→ PROBLEM DETAILS
Word for word, restate the lines that run from the line containing "multi-input combinational: 1976 / 0.496" to the last line of the records below.

---

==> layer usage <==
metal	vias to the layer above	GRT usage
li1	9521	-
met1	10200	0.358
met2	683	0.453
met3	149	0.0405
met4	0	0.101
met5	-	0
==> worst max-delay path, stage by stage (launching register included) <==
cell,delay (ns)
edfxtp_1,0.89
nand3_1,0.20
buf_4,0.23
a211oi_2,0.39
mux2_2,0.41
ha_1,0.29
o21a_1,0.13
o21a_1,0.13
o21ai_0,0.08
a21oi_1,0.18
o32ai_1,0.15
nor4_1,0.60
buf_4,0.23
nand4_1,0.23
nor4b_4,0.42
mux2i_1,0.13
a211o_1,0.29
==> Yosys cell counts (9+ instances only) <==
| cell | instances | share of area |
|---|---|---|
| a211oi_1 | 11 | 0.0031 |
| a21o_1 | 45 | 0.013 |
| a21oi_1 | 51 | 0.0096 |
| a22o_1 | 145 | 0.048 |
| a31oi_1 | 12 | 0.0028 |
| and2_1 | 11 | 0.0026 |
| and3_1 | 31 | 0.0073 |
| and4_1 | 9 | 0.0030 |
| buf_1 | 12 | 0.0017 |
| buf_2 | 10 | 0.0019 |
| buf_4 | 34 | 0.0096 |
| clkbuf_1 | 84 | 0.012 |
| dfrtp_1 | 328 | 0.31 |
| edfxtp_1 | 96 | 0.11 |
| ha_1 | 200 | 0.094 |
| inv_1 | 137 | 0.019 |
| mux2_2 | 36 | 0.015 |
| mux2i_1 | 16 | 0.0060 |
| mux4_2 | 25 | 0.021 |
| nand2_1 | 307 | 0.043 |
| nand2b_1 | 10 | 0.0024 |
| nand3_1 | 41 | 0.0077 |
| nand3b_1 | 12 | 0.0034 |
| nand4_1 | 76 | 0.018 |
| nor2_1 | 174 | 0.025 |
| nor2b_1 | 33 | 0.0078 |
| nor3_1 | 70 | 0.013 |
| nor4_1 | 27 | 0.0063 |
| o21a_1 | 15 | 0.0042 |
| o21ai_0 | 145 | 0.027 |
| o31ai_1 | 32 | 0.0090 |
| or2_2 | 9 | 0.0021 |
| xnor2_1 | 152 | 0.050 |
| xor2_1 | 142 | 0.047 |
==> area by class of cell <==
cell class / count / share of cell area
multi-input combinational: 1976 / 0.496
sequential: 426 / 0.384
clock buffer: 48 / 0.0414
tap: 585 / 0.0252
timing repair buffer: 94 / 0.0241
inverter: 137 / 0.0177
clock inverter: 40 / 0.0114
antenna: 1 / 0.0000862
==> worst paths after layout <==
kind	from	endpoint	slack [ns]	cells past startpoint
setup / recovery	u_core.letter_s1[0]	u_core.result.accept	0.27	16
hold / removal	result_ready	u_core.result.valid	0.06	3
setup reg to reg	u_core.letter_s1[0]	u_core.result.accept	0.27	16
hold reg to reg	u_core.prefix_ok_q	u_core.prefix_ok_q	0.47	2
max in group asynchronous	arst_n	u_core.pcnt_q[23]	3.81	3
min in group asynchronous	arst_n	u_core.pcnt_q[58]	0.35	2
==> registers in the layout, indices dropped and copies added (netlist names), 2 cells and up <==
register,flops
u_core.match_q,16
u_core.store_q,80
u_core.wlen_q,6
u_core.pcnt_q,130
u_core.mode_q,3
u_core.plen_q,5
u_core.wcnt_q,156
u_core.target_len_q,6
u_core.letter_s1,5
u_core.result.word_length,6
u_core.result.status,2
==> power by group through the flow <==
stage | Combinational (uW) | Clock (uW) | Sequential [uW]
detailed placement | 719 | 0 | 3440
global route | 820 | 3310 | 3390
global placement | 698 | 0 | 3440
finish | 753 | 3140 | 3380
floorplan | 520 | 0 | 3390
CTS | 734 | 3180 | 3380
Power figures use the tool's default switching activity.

---

→ OUTPUT OF THE TASK
multi-input combinational: 1976 / 0.496
sequential: 426 / 0.384
clock buffer: 48 / 0.0414
tap: 585 / 0.0252
timing repair buffer: 94 / 0.0241
inverter: 137 / 0.0177
clock inverter: 40 / 0.0114
antenna: 1 / 0.0000862
==> worst paths after layout <==
kind	from	endpoint	slack [ns]	cells past startpoint
setup / recovery	u_core.letter_s1[0]	u_core.result.accept	0.27	16
hold / removal	result_ready	u_core.result.valid	0.06	3
setup reg to reg	u_core.letter_s1[0]	u_core.result.accept	0.27	16
hold reg to reg	u_core.prefix_ok_q	u_core.prefix_ok_q	0.47	2
max in group asynchronous	arst_n	u_core.pcnt_q[23]	3.81	3
min in group asynchronous	arst_n	u_core.pcnt_q[58]	0.35	2
==> registers in the layout, indices dropped and copies added (netlist names), 2 cells and up <==
register,flops
u_core.match_q,16
u_core.store_q,80
u_core.wlen_q,6
u_core.pcnt_q,130
u_core.mode_q,3
u_core.plen_q,5
u_core.wcnt_q,156
u_core.target_len_q,6
u_core.letter_s1,5
u_core.result.word_length,6
u_core.result.status,2
==> power by group through the flow <==
stage | Combinational (uW) | Clock (uW) | Sequential [uW]
detailed placement | 719 | 0 | 3440
global route | 820 | 3310 | 3390
global placement | 698 | 0 | 3440
finish | 753 | 3140 | 3380
floorplan | 520 | 0 | 3390
CTS | 734 | 3180 | 3380
Power figures use the tool's default switching activity.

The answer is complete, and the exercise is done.